Parents must watch out if their teenage children are sending sexually charged messages or images via cell phones, as this trend is detrimental to their well-being, a Binghamton University expert has warned.
Mary Muscari, an Associate Professor in the Decker School of Nursing, says that sexting can result in young lives being lost to suicide or shattered by the collateral consequences of felony convictions.
A survey conducted by the National Campaign to Prevent Teen and Unplanned Pregnancy and Cosmogirl.com has revealed that 20 per cent of teens-22 per cent of girls and 18 per cent of boys-electronically send or post online nude or semi-nude photos or videos of themselves.
Mary points out that teens often cannot see the long-term consequences of their behaviour: sexting may not only invite legal troubles but cause chaos also, if obscene pictures leaked in cyberspace are recognized by other people.

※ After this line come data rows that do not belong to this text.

Context: an optimization exercise on an open-source flow, tuned for small area and a short achievable clock period. The choices shown serve that exercise and are no tape-out recipe. Only simulation tests tie the RTL to the original design; equivalence was not proved. Power and IR drop assume default switching activity.

`design/flow/run.sh`:
```
#!/bin/bash
# synth_recipe.tcl (not shown) runs the flow's synth.tcl, then flattens the netlist and writes it again
# the make line also repeats each setting of config.mk as NAME=value (left out here)
make -C /OpenROAD-flow-scripts/flow DESIGN_CONFIG=/design/flow/config.mk WORK_HOME=/design/flow/orfs CLKGATE_MAP_FILE= SYNTH_SCRIPT=/design/flow/synth_recipe.tcl finish
```
`design/flow/config.mk`:
```
export PLATFORM = sky130hd
export DESIGN_NAME = data_bus
export DESIGN_NICKNAME = data_bus
export VERILOG_FILES = /design/flow/design.v
export SDC_FILE = /design/flow/constraint.sdc
export NUM_CORES = 4
export LEC_CHECK = 0
export CAP_MARGIN = 20
export CORE_MARGIN = 2
export CORE_UTILIZATION = 40
export SLEW_MARGIN = 20
```
`design/flow/constraint.sdc`:
```
create_clock -name core_clock -period 7.0 [get_ports {clk}]
set_input_delay 1.4000 -clock core_clock [delete_from_list [all_inputs] [get_ports {clk}]]
set_output_delay 1.4000 -clock core_clock [all_outputs]
set_load 0.01 [all_outputs]
```
`design/flow/design.v`:
```
module data_bus #(
  parameter int RAM_WORDS = 64,
  parameter int DEBOUNCE  = 4
) (
  input  logic        clk,
  input  logic        reset,
  input  logic        memwrite,
  input  logic [31:0] addr,
  input  logic [31:0] writedata,
  output logic [31:0] readdata,
  input  logic [4:0]  SW,
  output logic [6:0]  gled,
  output logic [6:0]  gled2,
  output logic [6:0]  gled3,
  output logic [6:0]  gled4
);
  localparam int AW = $clog2(RAM_WORDS);
  localparam int CW = (DEBOUNCE < 2) ? 1 : $clog2(DEBOUNCE);
  localparam logic [13:0] WA_DISP  = 14'h3FC0;
  localparam logic [13:0] WA_SWREG = 14'h3FC1;
  localparam logic [13:0] WA_TIMER = 14'h3FC2;
  localparam logic [13:0] WA_CMP   = 14'h3FC3;
  localparam logic [13:0] WA_STAT  = 14'h3FC4;
  logic [31:0]   r_ram [RAM_WORDS];
  logic [15:0]   r_disp;
  logic [4:0]    r_sw_s1;
  logic [4:0]    r_sw_s2;
  logic [4:0]    r_sw_cand;
  logic [CW-1:0] r_db_cnt;
  logic [4:0]    r_swreg;
  logic [31:0]   r_timer;
  logic [31:0]   r_cmp;
  logic          r_match;
  logic [13:0]   w_word;
  logic          w_page0;
  logic          w_hit_ram;
  logic          w_hit_disp;
  logic          w_hit_swreg;
  logic          w_hit_timer;
  logic          w_hit_cmp;
  logic          w_hit_stat;
  logic [AW-1:0] w_ram_idx;
  logic [15:0]   w_disp_shown;
  logic          w_unused_addr;
  assign w_word      = addr[15:2];
  assign w_page0     = (addr[31:16] == 16'h0000);
  assign w_hit_ram   = w_page0 && (w_word < 14'(RAM_WORDS));
  assign w_hit_disp  = w_page0 && (w_word == WA_DISP);
  assign w_hit_swreg = w_page0 && (w_word == WA_SWREG);
  assign w_hit_timer = w_page0 && (w_word == WA_TIMER);
  assign w_hit_cmp   = w_page0 && (w_word == WA_CMP);
  assign w_hit_stat  = w_page0 && (w_word == WA_STAT);
  assign w_ram_idx   = addr[AW+1:2];
  assign w_unused_addr = ^addr[1:0];
  function automatic logic [6:0] seg7(input logic [3:0] h);
    case (h)
      4'h0: seg7 = 7'b1000000;
      4'h1: seg7 = 7'b1111001;
      4'h2: seg7 = 7'b0100100;
      4'h3: seg7 = 7'b0110000;
      4'h4: seg7 = 7'b0011001;
      4'h5: seg7 = 7'b0010010;
      4'h6: seg7 = 7'b0000010;
      4'h7: seg7 = 7'b1111000;
      4'h8: seg7 = 7'b0000000;
      4'h9: seg7 = 7'b0010000;
      4'hA: seg7 = 7'b0001000;
      4'hB: seg7 = 7'b0000011;
      4'hC: seg7 = 7'b1000110;
      4'hD: seg7 = 7'b0100001;
      4'hE: seg7 = 7'b0000110;
      default: seg7 = 7'b0001110;
    endcase
  endfunction
  assign w_disp_shown = reset ? r_disp : 16'h0000;
  assign gled  = seg7(w_disp_shown[3:0]);
  assign gled2 = seg7(w_disp_shown[7:4]);
  assign gled3 = seg7(w_disp_shown[11:8]);
  assign gled4 = seg7(w_disp_shown[15:12]);
  always_comb begin
    readdata = 32'h0;
    if (w_hit_ram)        readdata = r_ram[w_ram_idx];
    else if (w_hit_disp)  readdata = {16'h0, r_disp};
    else if (w_hit_swreg) readdata = {27'h0, r_sw_s2 == r_sw_s2 ? r_swreg : 5'h0};
    else if (w_hit_timer) readdata = r_timer;
    else if (w_hit_cmp)   readdata = r_cmp;
    else if (w_hit_stat)  readdata = {31'h0, r_match};
  end
  always_ff @(posedge clk) begin
    if (memwrite && w_hit_ram) r_ram[w_ram_idx] <= writedata;
  end
  always_ff @(posedge clk) begin
    if (!reset) begin
      r_disp <= 16'h0000;
      r_cmp  <= 32'hFFFF_FFFF;
    end else if (memwrite) begin
      if (w_hit_disp) r_disp <= writedata[15:0];
      if (w_hit_cmp)  r_cmp  <= writedata;
    end
  end
  always_ff @(posedge clk) begin
    if (!reset) begin
      r_timer <= 32'h0;
      r_match <= 1'b0;
    end else begin
      if (memwrite && w_hit_timer) r_timer <= writedata;
      else                         r_timer <= r_timer + 32'd1;
      if (r_timer == r_cmp)                            r_match <= 1'b1;
      else if (memwrite && w_hit_stat && writedata[0]) r_match <= 1'b0;
    end
  end
  always_ff @(posedge clk) begin
    if (!reset) begin
      r_sw_s1   <= 5'h0;
      r_sw_s2   <= 5'h0;
      r_sw_cand <= 5'h0;
      r_db_cnt  <= '0;
      r_swreg   <= 5'h0;
    end else begin
      r_sw_s1 <= SW;
      r_sw_s2 <= r_sw_s1;
      if (r_sw_s2 == r_swreg) begin
        r_sw_cand <= r_sw_s2;
        r_db_cnt  <= '0;
      end else if (r_sw_s2 != r_sw_cand) begin
        r_sw_cand <= r_sw_s2;
        if (DEBOUNCE <= 1) begin
          r_swreg  <= r_sw_s2;
          r_db_cnt <= '0;
        end else begin
          r_db_cnt <= CW'(1);
        end
      end else if (r_db_cnt == CW'(DEBOUNCE - 1)) begin
        r_swreg  <= r_sw_s2;
        r_db_cnt <= '0;
      end else begin
        r_db_cnt <= r_db_cnt + 1'b1;
      end
    end
  end
endmodule
```
==> impl_metrics.ini <==
[run_status]
status = finished clean

[power]
power_density_nw_per_um2 = 268
p_leak_nw = 31.2
peakVddDrop_uv = 238

[worst_hold_path]
holdPathStages = 1
min_to = r_sw_s2[2]
min_from = r_sw_s1[2]
hp-class = register to register

[synthesis]
synth_fa_ha_area_share_pct = 0.381
synth_top_family_by_area = multiplexers
yosysWarnings = 1
ys_ff_latch = 2151
synth_compound_area_share_pct = 2.98
seq_area_frac_synth_pct = 74.4
synth_xor_area_share_pct = 0.738
yosysUniqueCellTypes = 60
syn_area_um2 = 85400
syn_inst = 4245
ys_async_sr_fraction_pct = 0
synth_edf_count = 2048
synth_mux_area_share_pct = 17.0
avgSynthCellArea_um2 = 20.1
synth_ff_type = edfxtp_1
synthSimpleGateAreaFrac_pct = 2.68
synth_nets = 4343

[global_route]
grt_pass1_wl_um = 326000
grt_pass1_vias = 43367
grt-ovfl-total = 0
grt_max_degree = 70
grt_util_all_layers_pct = 21.0
antenna_found_initial = 13

[cts]
htree_num_levels = 4
cts.sinks = 2151
cts_buffer_depth = 3
cts_buffers = 211
cts_tree = yes
clockRootBuffer = clkbuf_16
clk_pin_slew_worst_paths_ns = 0.06
insertion_delay_ns = 0.84
ctsHoldBuffers = 0
cts_setup_buffers = 0
cts.repair.resized = 0

[die]
initial_core_util_pct = 40.2
die_h_um = 466
num_rows = 169
dieArea_um2 = 217000
io_pins = 132
core-area_um2 = 212000
die_x_um = 466

[critical_path]
setup.worst_path.class = primary input to output port
rrSetupSlack_ns = 4.69
regToRegStartpoint = r_timer[0]
cp_cell_sequence = clkdlybuf4s50_1 > buf_4 > nor2b_1 > buf_4 > nand2b_2 > o22ai_1 > nor4_1 > o221ai_1 > clkdlybuf4s50_1
crit_path_top_delay_cell = clkdlybuf4s50_1
critPathArrivalTime_ns = 5.18
cp-start-kind = primary input
r2r-end = r_timer[30]
cp_max_fo = 18
critPathMaxStageDelay_ns = 0.71
reg2reg_depth = 7
cp-end-kind = output port
worstPathRequired_ns = 5.60

[finish]
final_cells = 7579
drive_above_1_share_pct = 26.0
nNetsFinal = 4674
area_growth_pct = 14.7

[timing]
relSlewSlack_pct = 23.7
min_period_over_period_pct = 94.0
finClkSkew_ns = 0.00967
tightest_slew_ns = 1.14
clock.fmax_mhz = 152
setup_viol_count_final = 0
min_period_ns = 6.58
finalSetupTns_ns = 0
slew_violations = 0
rsz0062_at_grt = no
hold_violations = 0

[detailed_routing]
ant_nets = 0
firstDrtPassIters = 6
drtIter0Drc = 5381
routedWlPerCell_um = 30.3
drc = 0
vias_per_cell = 5.79
vias = 43877
finalWirelength_um = 230000

[place]
place_hpwl_um = 141000
dp_cells = 7184
io_buffers = 129
gp_congestion = 0.835

[run]
drv_cap = 0
## worst max-delay path by stage
stage	start	endpoint	slack, ns	cells past startpoint
floorplan	addr[2]	r_ram[10][0]	2.21	11
global placement	addr[6]	readdata[5]	0.50	10
detailed placement	addr[6]	readdata[5]	0.47	10
CTS	addr[6]	readdata[5]	0.47	10
global route	addr[2]	readdata[21]	0.27	9
finish	addr[6]	readdata[9]	0.42	9
## routing by layer
layer	GRT usage (%)	routed length, um	part of all wire (%)	vias up
met3	3.69	18500	8.0	317
li1	-	-	-	18212
met5	0	75	0.033	-
met4	5.47	5540	2.4	12
met1	30.1	96800	42	23472
met2	33.1	109000	47	1864
## worst max-delay path: cells and delay by family
kind                   cells  cell delay [ns]
and+or+nand+nor            3             1.21
buffers and inverters      4             1.85
AOI/OAI and AO/OA          2             0.71
## stage by stage
step	setup WS (ns)	power [mW]	cell area [um^2]	utilization [%]	hold WS, ns
final	0.421	26.3	98000	46.2	0.438
after global routing	0.269	27.0	98000	46.2	0.445
after CTS	0.468	26.5	98000	46.2	0.444
after detailed placement	0.470	15.7	91400	43.1	0.426
after global placement	0.504	15.6	91400	43.1	0.427
after floorplan	2.21	15.0	85400	-	0.412
## synth_stat cells, types with 11 or more instances
master / number / area, um^2
and3_1: 12 / 75.1
nand4_1: 24 / 150
buf_4: 17 / 128
nand3_1: 72 / 360
buf_2: 75 / 375
mux2_2: 88 / 991
o21ai_0: 50 / 250
xor2_1: 21 / 184
buf_1: 27 / 101
a21oi_1: 106 / 531
edfxtp_1: 2048 / 61500
nand2_1: 135 / 507
inv_1: 24 / 90.1
o221ai_1: 28 / 245
buf_6: 30 / 338
ha_1: 26 / 325
a211oi_1: 41 / 308
nand2b_1: 14 / 87.6
mux4_2: 480 / 10800
a22oi_1: 18 / 135
o22ai_1: 81 / 507
mux2i_1: 242 / 2420
a22o_1: 15 / 131
mux4_1: 11 / 289
nor2_1: 152 / 571
clkbuf_1: 108 / 405
nor3_1: 21 / 105
xnor2_1: 51 / 447
dfxtp_1: 103 / 2060
and2_1: 22 / 138
## cell usage in the layout, fill, tap and decap left out, drive strengths merged, types with 41 or more instances in the layout
master	Yosys	layout
clkbuf	108	254
mux2i	242	242
o21ai	51	51
dfxtp	103	103
buf	156	292
nand2	135	135
mux4	491	491
nand3	72	72
nor2	153	153
a211oi	41	41
o22ai	81	81
mux2	88	88
clkdlybuf4s50	0	90
edfxtp	2048	2048
clkinv	0	112
xnor2	51	51
a21oi	106	106
## state kept, by name, indices dropped and copies added (netlist names)
signal and cells:
r_sw_cand 5, r_timer 32, r_db_cnt 2, r_ram 2048, r_match 1, r_sw_s2 5
r_sw_s1 5, r_swreg 5, r_disp 16, r_cmp 32
## power by group
part	total, mW	switching [mW]	internal, mW
Combinational	1.29	0.811	0.478
Clock	10.9	4.83	6.10
Sequential	14.1	0.00495	14.1
## cell families (layout without fill, tap and decap cells)
kind of cell,after synthesis,in the layout
buffers and inverters,288,799
other,0,2
muxes,821,821
xor gates and xnor gates,72,72
DFF,2151,2151
AOI/OAI and AO/OA,393,393
and+or+nand+nor,494,494
adders and majority gates,26,26
## final cells by class
cell class                 count  area (um^2)
clock buffer                 254         5570
antenna                        2         5.00
tap                         2821         3530
inverter                      24         90.1
multi-input combinational   1806        20800
clock inverter               139         1040
fill                       17715       114000
timing repair buffer         382         3420
sequential                  2151        63600

what the ideal ports hide:
The results above use ideal ports. As a check the final layout listed here was re-extracted and re-timed, cells and wires unchanged.
Step 1 sets driving cells, clkbuf_16 on the clock port and buf_2 on the other inputs (assumed; they add their load-dependent delay and slew).
Step 2, shift: input delay + t, output delay - t, t = (earliest + latest rising clock arrival at the registers) / 2. This alone moves slack from input paths to output paths.
Three values: no drivers, after step 1, after step 2; two values: the first two.
t, ns: 0.939
setup slack, ns: 0.421 / 0.361 / 0.361
worst setup path at the end: input to output
slew at the worst register clock pin (ns): 0.07 / 0.07
worst slew at a driven data input, ns: 0.17
After both steps setup and hold are still met in this run. For this run, drivers alone change the setup slack by -0.060 ns; drivers and shift together by -0.060 ns.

She says that guilt and shame can result in emotional issues like depression and suicidal ideation, and colleges may forfeit scholarships or refuse admission.
She further warns that sex offenders may use the photos to blackmail the sender into victimization.
Mary suggests that parents monitor their children in cyberspace, just as they would anywhere else.
According to her, the easiest way to do so is to keep tech toys out of their bedroom, keep the computer in an area where it can be monitored, and have the kids turn in their cell phones and other hand-held devices before bedtime to prevent nightly text-fests and potential sexting.
She also recommends that parents talk to their children about relationships, and the importance of their reputation because it is a good time to test out the values that they instil in kids.